Lesson #1 – You Got The Power!

If I only knew how much power I had as a young person I probably wouldn’t be so fearful of failure in the first place. Upon entering graduate school, one of my biggest fears was being in a classroom filled with students who were much more intelligent than me. I knew I had the knowledge and experience prior to entering into graduate school, however, I still had this fear that I wasn’t going to make it. 

Though my insecurities were valid and understandable, I failed to realize that I had all the power in the world to succeed and that the only person who is stopping me from achieving my dreams is me.

“Grad school helped me see that the only person who is stopping me from achieving my dreams is ME.”

Lesson #2 – Be Real and Your Authentic Self.

I remember always trying to be down with the cause (slang for inclusion or fitting in with the popular crowd) because I wanted to be respected by my fellow peers. But the thing is as you get older, you change, your relationships with other people change and the things you desire most out of life also change. 

In grad school we are taught to be our authentic self and to be sincere because our clients can tell if we are being fake. There are no cliques or set group of people you consistently hang out with when you’re in grad school. You interact with everyone and if a person gives you good vibes you roll with it.

No matter what though, always stay true to yourself and be genuine when doing so. 

Lesson #3 – Resilience. 

I interned at an outpatient chemical dependency treatment program in the Upper West Side of Manhattan for a year and a half before completing my degree. The clients there were absolutely amazing. They taught me so much about life and how I can be a more effective counselor.

We would set out goals and objectives for the course of our time together but it always seem as though they would relapse back on their drug of choice. All that hard work and dedication to remain abstinent from drug use all goes down the drain when a client relapses.

My clients will again and again relapse because addiction is a disease but they refuse to give up on themselves and with enough faith and will power they will one day overcome.

“…But it ain’t about how hard you’re hit. It’s about how hard you can get hit and keep moving forward. How much you can take and keep moving forward.” – Rocky Balboa

 Lesson #4 – You are NOT Alone.

A major reason why I survived graduate school was because of my support system which comprised of my family, friends and classmates. I started grad school having friends who I knew from undergrad and by the time I walked at my commencement ceremony, I realize that they were no longer my friends or people who would be there for me long-term.

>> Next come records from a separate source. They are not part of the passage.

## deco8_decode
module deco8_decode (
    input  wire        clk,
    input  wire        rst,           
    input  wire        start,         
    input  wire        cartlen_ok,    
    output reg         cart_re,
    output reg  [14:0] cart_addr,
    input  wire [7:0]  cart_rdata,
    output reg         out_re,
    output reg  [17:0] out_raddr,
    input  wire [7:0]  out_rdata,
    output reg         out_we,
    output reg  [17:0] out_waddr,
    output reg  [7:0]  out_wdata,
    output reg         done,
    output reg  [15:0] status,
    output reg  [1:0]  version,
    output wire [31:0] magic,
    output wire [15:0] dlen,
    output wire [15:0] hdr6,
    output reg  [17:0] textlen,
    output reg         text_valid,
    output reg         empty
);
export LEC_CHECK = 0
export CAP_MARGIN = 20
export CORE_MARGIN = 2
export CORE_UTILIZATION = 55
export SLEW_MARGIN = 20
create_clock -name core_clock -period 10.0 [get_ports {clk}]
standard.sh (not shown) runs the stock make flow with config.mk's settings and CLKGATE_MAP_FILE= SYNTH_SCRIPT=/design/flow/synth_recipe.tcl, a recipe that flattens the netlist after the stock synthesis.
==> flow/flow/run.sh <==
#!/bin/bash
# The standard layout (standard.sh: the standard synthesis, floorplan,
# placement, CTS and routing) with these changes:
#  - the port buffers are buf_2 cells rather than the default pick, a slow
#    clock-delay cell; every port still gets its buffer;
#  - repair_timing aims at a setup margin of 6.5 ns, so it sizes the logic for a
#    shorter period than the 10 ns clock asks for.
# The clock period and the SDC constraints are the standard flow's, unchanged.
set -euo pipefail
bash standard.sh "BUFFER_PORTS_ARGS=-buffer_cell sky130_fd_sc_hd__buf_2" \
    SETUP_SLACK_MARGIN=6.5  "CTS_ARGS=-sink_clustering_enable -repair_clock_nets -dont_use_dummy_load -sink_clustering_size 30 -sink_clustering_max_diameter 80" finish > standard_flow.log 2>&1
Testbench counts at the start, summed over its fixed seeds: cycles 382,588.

Having a good foundation of support makes a big impact on your graduate school journey. You support system helps you get through the rough times especially moments where you feel completely lost and unmotivated. But before I continue with graduate school lesson #5, let me take this moment and thank a few people who were there for me and through their words of encouragement I was able to overcome.

Thank you…

Dad, Rosann Santos, Tiffany Onorato, Monika Son, Bettina Murray, Julie Tran, Vanessa Gyamfi, Landy Familia, Christopher Ng, Kevin Weah, David Jones, Will Simpkins, Chantelle Wright, Gerard Bryant, Laura Diaz, Dayanna Torres, John Calero, Jazmin Letamendi, Alyssa Spano, Kiana Foxx, Dane Shillingford, Renee Toney, Anthony Persuad, Andrew Bandini, Alberto Perez, Jeffery Moss, Uzma Khurshid, Clarie Cornelio, Samantha Sampath, Zenia Alturk, Alla Shapiro, Kevin Mendez, Luis Calvo and Stacey Nelkin. 

…for your love, support and endless words of encouragement because without you I wouldn’t be Melissa S. Kong, MS. Ed

Lesson #5 – Don’t Let Other People’s Fears Influence You.

There will be people who will put a dark cloud over your sunshine. You will have people telling you that you can’t do it and that you are wasting your time studying to become someone who makes less than 65k a year.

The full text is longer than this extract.